• **What is expected**: Read the records below and copy each line that contains "activity".

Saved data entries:

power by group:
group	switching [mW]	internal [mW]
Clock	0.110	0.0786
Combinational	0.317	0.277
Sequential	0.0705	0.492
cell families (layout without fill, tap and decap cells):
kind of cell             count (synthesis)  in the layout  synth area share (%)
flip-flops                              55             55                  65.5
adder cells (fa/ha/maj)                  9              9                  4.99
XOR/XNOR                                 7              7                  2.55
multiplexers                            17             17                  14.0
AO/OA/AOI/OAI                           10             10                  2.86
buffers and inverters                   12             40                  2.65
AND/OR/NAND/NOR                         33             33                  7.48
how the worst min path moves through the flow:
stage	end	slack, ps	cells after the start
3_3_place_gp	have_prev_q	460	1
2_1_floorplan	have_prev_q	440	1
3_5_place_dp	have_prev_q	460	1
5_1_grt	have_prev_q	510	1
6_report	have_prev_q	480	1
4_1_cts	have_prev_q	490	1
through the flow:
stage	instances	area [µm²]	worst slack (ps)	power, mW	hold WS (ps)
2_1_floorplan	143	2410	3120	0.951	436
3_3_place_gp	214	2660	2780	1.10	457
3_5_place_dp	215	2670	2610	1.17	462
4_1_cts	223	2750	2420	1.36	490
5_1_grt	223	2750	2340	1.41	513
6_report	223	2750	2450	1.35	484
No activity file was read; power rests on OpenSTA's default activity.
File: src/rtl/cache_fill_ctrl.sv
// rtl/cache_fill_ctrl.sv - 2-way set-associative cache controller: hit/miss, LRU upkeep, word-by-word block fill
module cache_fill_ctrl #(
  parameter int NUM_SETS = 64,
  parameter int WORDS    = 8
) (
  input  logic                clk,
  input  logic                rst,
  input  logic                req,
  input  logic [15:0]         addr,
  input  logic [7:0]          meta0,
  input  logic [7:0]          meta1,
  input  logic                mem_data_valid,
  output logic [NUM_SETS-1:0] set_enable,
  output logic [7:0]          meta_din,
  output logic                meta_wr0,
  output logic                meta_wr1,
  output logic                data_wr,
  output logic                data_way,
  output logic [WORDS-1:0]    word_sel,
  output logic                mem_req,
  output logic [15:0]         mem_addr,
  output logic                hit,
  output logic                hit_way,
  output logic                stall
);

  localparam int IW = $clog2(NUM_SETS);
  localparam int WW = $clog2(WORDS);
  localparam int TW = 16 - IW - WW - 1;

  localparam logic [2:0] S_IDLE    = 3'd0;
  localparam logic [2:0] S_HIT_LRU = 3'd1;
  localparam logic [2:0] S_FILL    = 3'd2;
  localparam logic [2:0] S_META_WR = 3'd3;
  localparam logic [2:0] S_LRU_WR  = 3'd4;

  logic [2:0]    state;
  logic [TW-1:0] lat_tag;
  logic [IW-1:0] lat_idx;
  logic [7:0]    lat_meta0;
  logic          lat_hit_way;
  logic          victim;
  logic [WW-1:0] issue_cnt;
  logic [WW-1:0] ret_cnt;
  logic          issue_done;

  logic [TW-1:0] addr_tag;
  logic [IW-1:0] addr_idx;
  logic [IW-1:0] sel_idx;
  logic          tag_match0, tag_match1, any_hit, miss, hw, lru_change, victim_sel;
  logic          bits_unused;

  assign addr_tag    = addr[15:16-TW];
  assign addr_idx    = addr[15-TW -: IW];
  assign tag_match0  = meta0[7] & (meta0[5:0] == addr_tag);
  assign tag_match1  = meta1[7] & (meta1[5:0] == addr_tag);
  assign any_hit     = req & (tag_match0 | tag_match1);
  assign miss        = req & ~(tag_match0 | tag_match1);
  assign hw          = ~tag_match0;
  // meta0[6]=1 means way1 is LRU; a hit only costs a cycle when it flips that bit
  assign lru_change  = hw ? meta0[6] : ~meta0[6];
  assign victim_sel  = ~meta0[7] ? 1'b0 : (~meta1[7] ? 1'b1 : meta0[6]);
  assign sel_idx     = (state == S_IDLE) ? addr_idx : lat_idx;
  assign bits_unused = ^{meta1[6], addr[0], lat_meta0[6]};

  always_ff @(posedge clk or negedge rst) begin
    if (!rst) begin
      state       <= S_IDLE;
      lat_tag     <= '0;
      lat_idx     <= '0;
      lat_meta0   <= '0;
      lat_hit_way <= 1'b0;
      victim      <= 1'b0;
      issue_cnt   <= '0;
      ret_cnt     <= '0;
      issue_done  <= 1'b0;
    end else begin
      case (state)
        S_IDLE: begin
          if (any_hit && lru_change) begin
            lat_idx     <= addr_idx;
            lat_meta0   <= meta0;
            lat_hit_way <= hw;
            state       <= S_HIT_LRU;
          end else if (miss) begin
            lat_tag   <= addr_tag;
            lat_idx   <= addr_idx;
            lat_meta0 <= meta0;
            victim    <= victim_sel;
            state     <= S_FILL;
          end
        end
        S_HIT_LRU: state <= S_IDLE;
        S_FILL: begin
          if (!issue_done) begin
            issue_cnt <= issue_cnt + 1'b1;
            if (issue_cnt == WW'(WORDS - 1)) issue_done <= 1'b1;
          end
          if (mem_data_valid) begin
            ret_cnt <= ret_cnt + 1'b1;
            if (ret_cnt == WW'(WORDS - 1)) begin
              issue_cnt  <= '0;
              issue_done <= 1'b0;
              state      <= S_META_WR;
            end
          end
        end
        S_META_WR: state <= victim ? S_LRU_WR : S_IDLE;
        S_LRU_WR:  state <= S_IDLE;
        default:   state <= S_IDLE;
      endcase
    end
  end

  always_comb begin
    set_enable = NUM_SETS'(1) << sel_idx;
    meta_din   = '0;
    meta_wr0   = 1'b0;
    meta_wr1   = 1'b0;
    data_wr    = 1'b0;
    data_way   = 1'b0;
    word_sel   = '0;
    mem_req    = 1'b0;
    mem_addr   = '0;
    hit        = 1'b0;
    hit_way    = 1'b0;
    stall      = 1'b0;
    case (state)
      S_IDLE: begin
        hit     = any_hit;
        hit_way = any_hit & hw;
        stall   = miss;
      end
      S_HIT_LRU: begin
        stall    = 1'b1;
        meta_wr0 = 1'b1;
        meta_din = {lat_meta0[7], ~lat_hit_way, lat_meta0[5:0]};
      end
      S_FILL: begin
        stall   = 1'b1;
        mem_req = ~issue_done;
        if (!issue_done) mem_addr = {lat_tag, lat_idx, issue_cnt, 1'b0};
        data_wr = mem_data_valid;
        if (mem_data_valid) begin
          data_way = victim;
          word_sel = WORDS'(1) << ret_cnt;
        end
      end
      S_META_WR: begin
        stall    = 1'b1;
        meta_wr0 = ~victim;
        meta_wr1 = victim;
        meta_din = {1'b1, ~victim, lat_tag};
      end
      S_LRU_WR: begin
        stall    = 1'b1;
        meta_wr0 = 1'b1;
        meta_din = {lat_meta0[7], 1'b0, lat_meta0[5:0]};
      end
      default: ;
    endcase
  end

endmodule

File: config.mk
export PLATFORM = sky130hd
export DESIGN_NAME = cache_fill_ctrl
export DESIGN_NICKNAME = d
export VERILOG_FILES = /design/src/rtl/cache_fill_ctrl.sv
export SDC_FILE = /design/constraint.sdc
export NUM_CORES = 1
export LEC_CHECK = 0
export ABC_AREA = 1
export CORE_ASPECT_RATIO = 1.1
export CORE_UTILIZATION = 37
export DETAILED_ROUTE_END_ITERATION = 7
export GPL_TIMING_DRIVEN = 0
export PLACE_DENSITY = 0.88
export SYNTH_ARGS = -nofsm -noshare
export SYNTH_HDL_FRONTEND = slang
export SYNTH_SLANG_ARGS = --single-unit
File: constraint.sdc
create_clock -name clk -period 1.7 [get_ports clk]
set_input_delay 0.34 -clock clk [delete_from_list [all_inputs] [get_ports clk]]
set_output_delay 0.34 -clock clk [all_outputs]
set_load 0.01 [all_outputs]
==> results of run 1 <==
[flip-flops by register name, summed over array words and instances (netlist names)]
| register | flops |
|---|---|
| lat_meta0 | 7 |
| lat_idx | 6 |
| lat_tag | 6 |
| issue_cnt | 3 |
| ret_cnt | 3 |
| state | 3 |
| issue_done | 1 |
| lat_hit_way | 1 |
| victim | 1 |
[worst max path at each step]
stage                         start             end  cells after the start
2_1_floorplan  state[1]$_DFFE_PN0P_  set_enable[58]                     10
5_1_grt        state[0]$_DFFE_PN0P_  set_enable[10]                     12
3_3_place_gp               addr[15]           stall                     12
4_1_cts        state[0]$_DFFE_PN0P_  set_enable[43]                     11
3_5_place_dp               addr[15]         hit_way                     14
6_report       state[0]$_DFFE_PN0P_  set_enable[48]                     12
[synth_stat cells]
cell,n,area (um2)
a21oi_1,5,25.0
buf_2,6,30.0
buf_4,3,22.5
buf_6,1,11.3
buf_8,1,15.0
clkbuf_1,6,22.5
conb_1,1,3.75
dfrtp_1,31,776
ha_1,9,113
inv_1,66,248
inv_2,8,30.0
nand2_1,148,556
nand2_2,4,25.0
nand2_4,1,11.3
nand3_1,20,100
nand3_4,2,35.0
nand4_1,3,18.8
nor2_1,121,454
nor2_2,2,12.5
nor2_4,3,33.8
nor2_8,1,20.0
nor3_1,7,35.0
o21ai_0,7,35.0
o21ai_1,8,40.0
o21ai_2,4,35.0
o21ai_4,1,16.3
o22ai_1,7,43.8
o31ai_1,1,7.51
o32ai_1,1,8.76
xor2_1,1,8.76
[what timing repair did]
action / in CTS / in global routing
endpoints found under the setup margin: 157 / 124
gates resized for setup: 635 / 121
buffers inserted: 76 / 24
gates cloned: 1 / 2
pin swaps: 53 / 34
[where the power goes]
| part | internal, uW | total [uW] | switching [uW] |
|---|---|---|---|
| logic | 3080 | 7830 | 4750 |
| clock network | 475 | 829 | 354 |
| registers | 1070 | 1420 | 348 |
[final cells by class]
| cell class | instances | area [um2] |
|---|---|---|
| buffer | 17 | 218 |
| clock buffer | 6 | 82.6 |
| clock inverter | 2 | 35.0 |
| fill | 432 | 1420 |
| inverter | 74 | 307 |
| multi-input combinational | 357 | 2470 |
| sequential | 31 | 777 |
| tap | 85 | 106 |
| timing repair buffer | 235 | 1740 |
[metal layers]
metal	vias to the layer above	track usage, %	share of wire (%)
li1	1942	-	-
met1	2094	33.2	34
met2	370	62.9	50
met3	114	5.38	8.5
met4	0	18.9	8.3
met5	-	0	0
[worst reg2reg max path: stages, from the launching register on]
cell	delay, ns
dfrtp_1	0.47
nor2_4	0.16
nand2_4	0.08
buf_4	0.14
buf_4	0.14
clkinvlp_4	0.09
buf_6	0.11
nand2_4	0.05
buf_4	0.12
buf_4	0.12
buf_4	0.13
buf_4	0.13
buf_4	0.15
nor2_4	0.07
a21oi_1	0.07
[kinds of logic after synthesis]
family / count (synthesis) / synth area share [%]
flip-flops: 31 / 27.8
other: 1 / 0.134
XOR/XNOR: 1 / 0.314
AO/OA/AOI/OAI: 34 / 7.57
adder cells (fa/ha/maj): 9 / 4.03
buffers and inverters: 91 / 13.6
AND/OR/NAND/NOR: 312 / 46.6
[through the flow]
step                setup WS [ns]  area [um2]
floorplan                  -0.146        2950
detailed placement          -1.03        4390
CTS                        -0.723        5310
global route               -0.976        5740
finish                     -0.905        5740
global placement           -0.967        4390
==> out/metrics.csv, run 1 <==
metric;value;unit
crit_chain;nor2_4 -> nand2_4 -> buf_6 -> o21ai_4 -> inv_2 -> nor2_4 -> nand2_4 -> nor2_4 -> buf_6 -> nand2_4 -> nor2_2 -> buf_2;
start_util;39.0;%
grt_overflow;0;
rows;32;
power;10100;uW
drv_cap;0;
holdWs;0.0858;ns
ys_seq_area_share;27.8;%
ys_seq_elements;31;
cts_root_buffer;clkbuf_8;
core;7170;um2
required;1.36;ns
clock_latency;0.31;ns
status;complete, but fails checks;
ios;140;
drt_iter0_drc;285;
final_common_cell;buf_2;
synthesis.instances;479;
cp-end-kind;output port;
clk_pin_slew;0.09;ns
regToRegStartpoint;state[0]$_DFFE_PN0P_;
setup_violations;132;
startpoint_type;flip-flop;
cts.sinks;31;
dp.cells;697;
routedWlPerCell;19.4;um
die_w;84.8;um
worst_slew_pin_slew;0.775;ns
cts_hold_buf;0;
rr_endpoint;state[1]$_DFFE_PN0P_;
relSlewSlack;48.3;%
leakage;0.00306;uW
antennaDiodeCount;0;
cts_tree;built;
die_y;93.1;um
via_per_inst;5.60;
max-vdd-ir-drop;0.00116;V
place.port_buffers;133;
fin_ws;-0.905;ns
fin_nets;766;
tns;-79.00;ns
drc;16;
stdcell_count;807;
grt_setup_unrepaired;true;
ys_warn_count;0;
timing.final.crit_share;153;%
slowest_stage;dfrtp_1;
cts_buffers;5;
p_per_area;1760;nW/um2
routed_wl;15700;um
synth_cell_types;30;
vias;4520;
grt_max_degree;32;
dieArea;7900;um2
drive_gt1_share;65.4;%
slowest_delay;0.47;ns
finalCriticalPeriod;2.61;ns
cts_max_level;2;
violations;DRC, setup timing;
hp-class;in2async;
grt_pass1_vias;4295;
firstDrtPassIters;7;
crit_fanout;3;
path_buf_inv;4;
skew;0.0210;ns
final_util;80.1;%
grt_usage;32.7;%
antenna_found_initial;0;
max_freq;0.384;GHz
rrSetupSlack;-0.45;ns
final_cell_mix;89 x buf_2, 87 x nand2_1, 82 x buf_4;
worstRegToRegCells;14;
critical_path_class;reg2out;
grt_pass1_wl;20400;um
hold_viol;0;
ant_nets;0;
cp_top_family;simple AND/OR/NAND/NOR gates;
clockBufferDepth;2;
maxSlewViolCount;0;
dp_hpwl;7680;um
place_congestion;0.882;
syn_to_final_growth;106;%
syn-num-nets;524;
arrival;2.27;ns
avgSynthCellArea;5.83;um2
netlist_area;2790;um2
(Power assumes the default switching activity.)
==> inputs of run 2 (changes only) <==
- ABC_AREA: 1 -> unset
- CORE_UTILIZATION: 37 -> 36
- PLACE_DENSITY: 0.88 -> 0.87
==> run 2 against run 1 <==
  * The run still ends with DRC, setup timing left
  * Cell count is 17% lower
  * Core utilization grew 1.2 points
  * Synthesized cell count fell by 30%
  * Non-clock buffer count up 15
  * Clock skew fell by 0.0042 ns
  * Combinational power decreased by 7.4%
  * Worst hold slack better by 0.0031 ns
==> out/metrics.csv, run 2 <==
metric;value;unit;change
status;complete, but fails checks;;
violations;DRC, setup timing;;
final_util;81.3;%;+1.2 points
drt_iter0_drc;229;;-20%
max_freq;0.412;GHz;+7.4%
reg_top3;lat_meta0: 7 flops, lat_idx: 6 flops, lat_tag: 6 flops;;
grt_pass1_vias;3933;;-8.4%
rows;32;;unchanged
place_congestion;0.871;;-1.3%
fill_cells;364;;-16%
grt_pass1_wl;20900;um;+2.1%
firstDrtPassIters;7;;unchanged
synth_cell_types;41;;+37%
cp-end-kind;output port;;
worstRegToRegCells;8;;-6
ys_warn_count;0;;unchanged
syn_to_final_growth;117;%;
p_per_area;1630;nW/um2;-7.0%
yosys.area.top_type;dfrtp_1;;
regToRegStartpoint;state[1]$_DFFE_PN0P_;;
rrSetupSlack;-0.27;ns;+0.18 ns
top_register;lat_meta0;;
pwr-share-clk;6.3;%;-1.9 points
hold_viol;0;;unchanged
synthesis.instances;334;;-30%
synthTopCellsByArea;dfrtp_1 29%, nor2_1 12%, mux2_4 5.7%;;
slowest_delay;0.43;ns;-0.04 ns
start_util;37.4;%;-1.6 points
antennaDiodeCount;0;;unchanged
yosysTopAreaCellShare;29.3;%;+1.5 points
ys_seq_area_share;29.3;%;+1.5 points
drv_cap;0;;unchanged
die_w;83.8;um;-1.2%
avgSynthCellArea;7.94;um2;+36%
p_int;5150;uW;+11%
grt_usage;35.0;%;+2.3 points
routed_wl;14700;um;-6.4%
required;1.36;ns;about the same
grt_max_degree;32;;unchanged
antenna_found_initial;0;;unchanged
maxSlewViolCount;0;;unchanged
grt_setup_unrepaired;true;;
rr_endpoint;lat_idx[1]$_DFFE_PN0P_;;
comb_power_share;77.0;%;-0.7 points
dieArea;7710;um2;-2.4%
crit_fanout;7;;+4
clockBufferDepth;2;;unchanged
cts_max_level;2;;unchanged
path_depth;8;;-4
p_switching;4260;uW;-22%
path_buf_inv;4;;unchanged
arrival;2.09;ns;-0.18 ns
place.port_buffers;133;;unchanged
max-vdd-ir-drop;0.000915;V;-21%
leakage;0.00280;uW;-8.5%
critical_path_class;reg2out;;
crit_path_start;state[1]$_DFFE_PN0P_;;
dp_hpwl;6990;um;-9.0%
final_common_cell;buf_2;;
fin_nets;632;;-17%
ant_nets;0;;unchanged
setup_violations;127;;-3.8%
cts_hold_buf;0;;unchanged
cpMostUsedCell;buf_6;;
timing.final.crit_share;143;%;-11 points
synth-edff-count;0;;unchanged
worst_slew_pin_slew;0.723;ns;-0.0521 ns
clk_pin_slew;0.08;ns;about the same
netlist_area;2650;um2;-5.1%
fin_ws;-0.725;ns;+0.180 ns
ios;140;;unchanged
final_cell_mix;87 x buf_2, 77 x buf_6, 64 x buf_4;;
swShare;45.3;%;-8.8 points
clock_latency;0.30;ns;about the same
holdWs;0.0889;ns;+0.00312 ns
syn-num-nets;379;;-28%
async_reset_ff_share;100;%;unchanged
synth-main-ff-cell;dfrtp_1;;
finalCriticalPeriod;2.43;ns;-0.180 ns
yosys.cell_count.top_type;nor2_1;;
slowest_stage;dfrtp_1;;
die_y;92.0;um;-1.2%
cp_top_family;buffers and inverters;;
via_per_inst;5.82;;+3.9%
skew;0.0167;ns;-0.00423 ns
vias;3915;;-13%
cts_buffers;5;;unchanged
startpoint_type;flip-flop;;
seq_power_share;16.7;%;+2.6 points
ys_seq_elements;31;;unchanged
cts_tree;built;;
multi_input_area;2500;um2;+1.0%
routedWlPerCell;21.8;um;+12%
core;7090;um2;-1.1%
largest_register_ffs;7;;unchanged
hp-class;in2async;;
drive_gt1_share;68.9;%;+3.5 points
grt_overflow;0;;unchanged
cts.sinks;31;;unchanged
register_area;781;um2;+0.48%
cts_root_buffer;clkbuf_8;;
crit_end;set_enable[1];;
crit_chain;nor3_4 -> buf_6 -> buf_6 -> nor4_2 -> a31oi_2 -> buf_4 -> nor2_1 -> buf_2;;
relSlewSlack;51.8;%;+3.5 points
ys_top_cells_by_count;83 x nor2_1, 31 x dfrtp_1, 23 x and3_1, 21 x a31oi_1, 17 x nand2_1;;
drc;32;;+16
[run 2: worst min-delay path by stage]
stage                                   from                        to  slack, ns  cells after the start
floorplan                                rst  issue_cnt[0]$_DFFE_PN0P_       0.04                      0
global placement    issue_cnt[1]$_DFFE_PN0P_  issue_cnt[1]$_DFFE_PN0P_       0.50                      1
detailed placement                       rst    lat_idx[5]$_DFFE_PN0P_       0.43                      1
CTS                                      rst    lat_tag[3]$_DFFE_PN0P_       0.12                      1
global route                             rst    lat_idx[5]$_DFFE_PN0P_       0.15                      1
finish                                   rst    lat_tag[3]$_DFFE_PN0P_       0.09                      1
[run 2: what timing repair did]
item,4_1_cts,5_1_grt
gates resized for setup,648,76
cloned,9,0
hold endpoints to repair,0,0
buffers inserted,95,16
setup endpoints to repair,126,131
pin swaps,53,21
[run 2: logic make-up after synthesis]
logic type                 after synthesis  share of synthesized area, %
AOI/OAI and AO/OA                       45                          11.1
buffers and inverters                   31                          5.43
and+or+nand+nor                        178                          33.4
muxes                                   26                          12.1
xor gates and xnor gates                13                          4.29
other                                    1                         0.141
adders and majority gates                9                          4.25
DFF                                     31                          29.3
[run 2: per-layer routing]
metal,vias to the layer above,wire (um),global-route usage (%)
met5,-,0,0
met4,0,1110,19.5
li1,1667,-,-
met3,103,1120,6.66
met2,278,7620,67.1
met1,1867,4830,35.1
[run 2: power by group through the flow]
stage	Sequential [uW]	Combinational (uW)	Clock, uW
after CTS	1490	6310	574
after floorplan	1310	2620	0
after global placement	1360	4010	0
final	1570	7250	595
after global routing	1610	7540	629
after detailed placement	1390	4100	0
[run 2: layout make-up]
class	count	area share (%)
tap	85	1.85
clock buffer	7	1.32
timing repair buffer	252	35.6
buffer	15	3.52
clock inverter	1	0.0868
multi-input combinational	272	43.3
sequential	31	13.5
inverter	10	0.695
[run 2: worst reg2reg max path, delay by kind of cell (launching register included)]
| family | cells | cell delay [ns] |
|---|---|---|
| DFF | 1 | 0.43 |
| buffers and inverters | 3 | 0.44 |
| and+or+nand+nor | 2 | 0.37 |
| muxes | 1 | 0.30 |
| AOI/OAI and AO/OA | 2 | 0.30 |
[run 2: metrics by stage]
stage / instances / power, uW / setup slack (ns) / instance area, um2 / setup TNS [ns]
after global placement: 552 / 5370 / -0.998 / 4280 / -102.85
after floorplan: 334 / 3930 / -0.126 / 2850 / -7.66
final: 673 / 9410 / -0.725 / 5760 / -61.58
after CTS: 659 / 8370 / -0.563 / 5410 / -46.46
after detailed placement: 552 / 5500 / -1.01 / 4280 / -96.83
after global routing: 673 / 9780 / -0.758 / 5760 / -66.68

• **Expected output**:
No activity file was read; power rests on OpenSTA's default activity.
(Power assumes the default switching activity.)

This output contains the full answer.